§ **Task input**
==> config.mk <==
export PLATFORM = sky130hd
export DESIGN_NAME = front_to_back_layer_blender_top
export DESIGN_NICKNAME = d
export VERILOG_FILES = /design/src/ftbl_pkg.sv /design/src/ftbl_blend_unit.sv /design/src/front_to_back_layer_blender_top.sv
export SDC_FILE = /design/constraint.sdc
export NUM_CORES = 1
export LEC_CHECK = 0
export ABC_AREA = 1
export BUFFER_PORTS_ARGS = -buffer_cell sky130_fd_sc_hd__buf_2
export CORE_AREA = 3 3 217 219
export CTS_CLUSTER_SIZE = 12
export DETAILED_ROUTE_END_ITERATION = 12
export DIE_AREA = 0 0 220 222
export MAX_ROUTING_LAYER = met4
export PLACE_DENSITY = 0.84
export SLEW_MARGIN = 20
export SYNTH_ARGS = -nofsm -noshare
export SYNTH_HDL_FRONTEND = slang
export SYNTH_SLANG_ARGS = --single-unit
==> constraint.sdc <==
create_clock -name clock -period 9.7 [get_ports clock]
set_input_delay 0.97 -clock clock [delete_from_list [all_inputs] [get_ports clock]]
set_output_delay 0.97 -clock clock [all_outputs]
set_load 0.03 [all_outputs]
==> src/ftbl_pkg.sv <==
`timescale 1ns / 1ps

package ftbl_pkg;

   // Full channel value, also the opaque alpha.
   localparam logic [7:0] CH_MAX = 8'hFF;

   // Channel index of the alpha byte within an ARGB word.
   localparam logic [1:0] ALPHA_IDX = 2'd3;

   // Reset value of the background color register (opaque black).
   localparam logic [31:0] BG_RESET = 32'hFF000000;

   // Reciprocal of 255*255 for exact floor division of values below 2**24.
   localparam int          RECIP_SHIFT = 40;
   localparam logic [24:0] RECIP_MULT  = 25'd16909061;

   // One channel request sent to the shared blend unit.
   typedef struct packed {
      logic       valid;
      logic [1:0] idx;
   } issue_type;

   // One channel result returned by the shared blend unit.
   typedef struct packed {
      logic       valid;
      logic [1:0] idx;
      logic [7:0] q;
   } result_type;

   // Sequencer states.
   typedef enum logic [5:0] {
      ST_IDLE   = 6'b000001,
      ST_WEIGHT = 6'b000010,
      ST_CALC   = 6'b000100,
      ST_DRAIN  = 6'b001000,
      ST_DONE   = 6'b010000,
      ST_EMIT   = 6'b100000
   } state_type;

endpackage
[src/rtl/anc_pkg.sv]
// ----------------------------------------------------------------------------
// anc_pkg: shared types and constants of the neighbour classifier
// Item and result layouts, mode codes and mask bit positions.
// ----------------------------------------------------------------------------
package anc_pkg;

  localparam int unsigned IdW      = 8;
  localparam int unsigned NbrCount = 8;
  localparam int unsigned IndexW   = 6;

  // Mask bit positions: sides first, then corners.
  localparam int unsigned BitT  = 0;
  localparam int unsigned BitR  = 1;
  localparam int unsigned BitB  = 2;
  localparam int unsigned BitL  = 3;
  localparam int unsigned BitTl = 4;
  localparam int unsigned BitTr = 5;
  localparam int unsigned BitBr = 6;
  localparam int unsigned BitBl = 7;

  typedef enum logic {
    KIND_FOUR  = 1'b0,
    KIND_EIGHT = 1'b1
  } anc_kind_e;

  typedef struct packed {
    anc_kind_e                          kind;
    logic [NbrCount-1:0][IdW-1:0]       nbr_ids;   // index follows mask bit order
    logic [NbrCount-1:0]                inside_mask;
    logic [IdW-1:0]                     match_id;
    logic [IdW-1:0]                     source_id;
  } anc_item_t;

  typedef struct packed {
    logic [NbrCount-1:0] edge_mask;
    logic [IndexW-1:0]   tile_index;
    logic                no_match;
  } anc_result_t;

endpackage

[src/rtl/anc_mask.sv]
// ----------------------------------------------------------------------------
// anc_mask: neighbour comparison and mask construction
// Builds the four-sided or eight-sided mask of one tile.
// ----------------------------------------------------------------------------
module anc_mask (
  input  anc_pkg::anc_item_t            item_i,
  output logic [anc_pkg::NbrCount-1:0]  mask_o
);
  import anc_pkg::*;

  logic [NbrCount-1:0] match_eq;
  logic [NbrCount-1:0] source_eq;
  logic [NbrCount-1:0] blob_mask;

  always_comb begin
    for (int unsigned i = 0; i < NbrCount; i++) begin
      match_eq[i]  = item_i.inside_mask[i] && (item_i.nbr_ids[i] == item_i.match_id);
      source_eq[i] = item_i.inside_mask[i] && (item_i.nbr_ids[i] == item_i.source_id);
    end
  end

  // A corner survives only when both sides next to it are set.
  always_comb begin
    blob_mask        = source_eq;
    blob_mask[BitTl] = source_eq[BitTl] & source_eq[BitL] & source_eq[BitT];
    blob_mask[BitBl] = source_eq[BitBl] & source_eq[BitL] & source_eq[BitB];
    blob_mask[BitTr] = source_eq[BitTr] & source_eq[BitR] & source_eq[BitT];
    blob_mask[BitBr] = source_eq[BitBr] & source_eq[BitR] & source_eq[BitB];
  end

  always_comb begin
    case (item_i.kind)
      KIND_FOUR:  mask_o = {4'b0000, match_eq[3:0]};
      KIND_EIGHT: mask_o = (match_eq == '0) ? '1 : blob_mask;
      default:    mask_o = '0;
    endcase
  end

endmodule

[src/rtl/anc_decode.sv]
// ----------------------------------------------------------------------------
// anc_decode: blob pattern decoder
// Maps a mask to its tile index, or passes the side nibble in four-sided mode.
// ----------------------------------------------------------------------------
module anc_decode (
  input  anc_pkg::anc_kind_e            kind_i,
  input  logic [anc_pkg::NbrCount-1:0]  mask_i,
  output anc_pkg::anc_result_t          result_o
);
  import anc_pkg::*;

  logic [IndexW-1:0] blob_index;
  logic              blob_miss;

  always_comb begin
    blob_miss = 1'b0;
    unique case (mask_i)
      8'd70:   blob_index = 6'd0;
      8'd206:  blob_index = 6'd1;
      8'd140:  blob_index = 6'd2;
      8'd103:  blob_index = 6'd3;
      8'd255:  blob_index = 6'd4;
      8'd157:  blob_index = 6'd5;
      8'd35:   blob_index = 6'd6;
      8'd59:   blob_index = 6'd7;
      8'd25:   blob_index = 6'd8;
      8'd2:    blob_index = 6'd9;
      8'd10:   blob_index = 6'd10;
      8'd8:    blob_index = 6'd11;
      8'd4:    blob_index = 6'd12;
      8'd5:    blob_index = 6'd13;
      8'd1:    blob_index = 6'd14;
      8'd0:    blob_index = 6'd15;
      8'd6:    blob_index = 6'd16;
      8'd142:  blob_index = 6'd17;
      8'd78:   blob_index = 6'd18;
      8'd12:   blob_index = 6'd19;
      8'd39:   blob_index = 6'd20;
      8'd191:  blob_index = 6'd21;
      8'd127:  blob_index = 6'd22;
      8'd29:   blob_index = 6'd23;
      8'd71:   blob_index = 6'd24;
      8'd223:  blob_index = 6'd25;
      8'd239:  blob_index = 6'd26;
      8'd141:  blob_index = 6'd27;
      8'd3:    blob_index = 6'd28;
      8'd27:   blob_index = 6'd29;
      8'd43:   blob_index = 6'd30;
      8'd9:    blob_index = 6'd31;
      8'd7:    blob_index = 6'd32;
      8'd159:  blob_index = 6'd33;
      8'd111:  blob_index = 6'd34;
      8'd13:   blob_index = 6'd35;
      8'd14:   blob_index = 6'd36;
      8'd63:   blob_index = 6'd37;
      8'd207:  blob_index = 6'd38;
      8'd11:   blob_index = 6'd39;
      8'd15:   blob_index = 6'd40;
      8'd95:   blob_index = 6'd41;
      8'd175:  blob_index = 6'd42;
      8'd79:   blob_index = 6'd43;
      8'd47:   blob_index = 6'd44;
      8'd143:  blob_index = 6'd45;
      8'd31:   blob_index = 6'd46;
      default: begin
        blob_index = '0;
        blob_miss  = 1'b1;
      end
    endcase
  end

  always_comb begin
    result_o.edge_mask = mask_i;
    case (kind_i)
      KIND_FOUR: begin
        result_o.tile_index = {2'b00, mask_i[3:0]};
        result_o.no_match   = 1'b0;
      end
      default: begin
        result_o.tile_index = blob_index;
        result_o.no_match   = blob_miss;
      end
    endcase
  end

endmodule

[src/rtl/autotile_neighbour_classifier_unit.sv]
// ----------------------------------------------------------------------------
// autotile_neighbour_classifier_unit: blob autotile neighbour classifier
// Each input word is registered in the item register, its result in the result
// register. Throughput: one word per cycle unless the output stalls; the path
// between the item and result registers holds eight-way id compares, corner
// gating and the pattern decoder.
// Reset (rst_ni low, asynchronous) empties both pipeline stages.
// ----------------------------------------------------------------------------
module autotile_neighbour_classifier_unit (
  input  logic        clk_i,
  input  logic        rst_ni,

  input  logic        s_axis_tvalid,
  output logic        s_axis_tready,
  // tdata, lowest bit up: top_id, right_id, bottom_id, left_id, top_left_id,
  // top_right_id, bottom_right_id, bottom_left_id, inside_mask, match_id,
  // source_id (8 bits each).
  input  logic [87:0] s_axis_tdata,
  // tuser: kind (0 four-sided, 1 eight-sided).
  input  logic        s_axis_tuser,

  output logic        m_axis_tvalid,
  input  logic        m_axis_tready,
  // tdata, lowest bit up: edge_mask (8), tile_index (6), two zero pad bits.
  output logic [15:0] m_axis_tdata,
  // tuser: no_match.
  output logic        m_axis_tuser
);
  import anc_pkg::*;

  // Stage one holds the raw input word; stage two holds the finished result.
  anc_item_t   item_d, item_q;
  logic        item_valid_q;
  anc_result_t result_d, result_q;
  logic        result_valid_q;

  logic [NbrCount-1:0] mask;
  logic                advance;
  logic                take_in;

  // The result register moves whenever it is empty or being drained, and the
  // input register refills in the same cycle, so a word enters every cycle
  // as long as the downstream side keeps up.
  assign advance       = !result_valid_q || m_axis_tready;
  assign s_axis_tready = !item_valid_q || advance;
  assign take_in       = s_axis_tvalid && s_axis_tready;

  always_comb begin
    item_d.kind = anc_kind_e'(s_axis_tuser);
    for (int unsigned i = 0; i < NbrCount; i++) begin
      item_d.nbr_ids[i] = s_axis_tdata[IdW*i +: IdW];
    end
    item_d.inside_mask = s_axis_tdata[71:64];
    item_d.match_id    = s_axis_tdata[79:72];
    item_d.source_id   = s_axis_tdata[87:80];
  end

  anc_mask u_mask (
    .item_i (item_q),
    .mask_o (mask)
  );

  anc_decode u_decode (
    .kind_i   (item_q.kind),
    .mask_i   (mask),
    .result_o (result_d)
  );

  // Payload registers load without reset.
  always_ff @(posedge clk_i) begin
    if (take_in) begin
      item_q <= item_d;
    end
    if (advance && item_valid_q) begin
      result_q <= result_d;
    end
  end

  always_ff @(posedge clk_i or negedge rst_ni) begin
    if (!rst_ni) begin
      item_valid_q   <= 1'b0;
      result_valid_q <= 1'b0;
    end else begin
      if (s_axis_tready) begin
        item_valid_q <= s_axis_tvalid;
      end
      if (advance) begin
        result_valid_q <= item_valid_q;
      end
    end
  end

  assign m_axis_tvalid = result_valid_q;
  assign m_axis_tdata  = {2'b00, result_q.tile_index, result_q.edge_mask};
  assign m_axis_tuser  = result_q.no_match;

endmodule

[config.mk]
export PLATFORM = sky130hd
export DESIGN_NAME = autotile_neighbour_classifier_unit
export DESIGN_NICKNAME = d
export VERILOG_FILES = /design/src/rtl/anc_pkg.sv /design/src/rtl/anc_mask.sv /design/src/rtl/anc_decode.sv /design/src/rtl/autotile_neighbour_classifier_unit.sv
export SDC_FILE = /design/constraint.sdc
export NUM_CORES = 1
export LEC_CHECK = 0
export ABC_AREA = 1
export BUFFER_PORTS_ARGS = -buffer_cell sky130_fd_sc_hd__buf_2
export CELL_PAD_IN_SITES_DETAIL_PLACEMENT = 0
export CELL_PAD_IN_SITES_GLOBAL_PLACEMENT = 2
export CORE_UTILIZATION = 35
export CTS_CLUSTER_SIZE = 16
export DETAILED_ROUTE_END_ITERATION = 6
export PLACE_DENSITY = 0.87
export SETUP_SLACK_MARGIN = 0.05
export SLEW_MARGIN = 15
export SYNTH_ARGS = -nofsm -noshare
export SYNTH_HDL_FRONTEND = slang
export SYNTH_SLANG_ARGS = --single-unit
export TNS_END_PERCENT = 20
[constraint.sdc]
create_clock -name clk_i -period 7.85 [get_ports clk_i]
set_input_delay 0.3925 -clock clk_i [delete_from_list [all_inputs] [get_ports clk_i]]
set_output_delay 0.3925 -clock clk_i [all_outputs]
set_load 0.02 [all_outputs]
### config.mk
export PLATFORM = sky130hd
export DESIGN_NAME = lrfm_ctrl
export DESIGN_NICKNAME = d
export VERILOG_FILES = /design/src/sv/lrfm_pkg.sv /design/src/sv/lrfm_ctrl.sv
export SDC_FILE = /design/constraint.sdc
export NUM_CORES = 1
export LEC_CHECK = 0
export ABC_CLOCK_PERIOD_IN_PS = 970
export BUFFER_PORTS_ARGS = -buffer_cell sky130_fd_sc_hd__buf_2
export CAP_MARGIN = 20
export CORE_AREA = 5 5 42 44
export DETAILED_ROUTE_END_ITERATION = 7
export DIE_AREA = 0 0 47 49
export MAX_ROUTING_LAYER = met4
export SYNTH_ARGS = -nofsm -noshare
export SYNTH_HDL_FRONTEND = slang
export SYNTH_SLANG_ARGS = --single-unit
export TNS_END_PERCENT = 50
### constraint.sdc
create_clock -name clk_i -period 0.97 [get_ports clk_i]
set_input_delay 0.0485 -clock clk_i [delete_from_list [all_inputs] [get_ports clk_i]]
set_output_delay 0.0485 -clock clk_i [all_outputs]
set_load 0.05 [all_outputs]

§ **Exercise brief**
Every line above from the line with "mask bit order" to the line with "in four-sided mode.", both included, must be reproduced exactly, and no other line may appear.

§ **Task answer**
    logic [NbrCount-1:0][IdW-1:0]       nbr_ids;   // index follows mask bit order
    logic [NbrCount-1:0]                inside_mask;
    logic [IdW-1:0]                     match_id;
    logic [IdW-1:0]                     source_id;
  } anc_item_t;

  typedef struct packed {
    logic [NbrCount-1:0] edge_mask;
    logic [IndexW-1:0]   tile_index;
    logic                no_match;
  } anc_result_t;

endpackage

[src/rtl/anc_mask.sv]
// ----------------------------------------------------------------------------
// anc_mask: neighbour comparison and mask construction
// Builds the four-sided or eight-sided mask of one tile.
// ----------------------------------------------------------------------------
module anc_mask (
  input  anc_pkg::anc_item_t            item_i,
  output logic [anc_pkg::NbrCount-1:0]  mask_o
);
  import anc_pkg::*;

  logic [NbrCount-1:0] match_eq;
  logic [NbrCount-1:0] source_eq;
  logic [NbrCount-1:0] blob_mask;

  always_comb begin
    for (int unsigned i = 0; i < NbrCount; i++) begin
      match_eq[i]  = item_i.inside_mask[i] && (item_i.nbr_ids[i] == item_i.match_id);
      source_eq[i] = item_i.inside_mask[i] && (item_i.nbr_ids[i] == item_i.source_id);
    end
  end

  // A corner survives only when both sides next to it are set.
  always_comb begin
    blob_mask        = source_eq;
    blob_mask[BitTl] = source_eq[BitTl] & source_eq[BitL] & source_eq[BitT];
    blob_mask[BitBl] = source_eq[BitBl] & source_eq[BitL] & source_eq[BitB];
    blob_mask[BitTr] = source_eq[BitTr] & source_eq[BitR] & source_eq[BitT];
    blob_mask[BitBr] = source_eq[BitBr] & source_eq[BitR] & source_eq[BitB];
  end

  always_comb begin
    case (item_i.kind)
      KIND_FOUR:  mask_o = {4'b0000, match_eq[3:0]};
      KIND_EIGHT: mask_o = (match_eq == '0) ? '1 : blob_mask;
      default:    mask_o = '0;
    endcase
  end

endmodule

[src/rtl/anc_decode.sv]
// ----------------------------------------------------------------------------
// anc_decode: blob pattern decoder
// Maps a mask to its tile index, or passes the side nibble in four-sided mode.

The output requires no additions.